====== DATA UNDER STUDY ======

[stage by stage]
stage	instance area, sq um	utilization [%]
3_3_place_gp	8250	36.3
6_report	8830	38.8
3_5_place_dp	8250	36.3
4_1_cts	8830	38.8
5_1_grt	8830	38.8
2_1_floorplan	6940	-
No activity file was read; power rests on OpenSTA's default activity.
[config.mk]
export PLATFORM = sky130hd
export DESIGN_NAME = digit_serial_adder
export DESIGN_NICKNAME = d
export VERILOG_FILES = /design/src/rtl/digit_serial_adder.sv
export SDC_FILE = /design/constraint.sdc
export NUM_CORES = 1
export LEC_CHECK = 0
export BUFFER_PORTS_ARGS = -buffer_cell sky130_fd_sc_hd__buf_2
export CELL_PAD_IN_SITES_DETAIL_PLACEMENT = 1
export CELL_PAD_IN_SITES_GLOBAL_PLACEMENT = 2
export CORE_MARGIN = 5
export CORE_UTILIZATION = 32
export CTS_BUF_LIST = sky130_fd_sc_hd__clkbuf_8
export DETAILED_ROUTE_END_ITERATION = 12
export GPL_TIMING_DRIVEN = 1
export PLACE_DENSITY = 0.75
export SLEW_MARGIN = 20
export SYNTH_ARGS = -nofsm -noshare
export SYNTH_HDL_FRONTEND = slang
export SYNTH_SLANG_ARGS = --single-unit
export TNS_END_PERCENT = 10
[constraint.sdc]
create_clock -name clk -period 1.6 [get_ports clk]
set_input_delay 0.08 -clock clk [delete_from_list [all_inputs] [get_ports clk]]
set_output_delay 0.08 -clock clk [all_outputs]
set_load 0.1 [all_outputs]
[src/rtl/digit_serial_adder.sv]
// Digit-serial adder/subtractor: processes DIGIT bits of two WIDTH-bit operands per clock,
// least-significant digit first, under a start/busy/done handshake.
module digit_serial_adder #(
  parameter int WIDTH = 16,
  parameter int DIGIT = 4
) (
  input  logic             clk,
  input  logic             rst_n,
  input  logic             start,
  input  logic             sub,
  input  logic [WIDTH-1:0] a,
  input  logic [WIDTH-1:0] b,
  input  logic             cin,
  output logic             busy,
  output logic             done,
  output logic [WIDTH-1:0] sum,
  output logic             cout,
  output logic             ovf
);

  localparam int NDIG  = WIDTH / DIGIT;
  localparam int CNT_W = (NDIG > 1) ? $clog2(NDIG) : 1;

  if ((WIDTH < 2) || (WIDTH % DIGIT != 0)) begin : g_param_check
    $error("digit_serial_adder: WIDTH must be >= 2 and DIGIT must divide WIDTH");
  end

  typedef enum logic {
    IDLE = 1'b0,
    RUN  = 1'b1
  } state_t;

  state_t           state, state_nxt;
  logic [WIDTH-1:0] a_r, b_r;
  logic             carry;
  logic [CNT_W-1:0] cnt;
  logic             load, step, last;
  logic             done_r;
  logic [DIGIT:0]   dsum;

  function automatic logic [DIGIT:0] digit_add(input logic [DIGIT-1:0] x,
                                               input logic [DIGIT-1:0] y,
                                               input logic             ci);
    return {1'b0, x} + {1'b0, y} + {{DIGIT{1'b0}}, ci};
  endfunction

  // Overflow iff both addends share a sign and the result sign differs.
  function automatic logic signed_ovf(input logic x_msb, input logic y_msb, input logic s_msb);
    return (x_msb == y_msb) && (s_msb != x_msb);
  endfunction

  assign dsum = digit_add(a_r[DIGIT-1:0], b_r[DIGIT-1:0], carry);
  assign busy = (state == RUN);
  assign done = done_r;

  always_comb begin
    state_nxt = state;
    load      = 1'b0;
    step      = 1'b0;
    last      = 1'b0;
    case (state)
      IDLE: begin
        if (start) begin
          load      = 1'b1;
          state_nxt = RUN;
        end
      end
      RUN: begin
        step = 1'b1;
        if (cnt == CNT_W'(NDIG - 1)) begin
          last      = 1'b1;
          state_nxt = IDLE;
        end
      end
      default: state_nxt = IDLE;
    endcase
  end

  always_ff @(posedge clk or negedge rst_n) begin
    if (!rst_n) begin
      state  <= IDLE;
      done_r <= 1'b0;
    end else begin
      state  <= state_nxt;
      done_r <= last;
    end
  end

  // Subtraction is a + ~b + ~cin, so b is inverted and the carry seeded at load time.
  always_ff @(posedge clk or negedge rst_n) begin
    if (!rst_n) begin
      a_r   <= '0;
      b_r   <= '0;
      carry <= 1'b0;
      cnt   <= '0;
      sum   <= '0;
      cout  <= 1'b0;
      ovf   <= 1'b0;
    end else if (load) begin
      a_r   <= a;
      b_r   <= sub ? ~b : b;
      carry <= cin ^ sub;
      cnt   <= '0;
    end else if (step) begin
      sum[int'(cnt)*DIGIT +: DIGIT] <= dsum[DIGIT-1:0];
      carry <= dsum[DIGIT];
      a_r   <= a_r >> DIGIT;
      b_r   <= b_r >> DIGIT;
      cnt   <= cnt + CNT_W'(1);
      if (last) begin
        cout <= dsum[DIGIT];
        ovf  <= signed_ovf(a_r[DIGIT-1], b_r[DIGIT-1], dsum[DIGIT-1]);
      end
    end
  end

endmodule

======

**EXERCISE AIM:** Using the records above, write out exactly the lines between the one holding "No activity file" and the one holding "export SDC_FILE = /design/constraint.sdc", inclusive; leave everything else out.

**SOLUTION TO THE EXERCISE:**
No activity file was read; power rests on OpenSTA's default activity.
[config.mk]
export PLATFORM = sky130hd
export DESIGN_NAME = digit_serial_adder
export DESIGN_NICKNAME = d
export VERILOG_FILES = /design/src/rtl/digit_serial_adder.sv
export SDC_FILE = /design/constraint.sdc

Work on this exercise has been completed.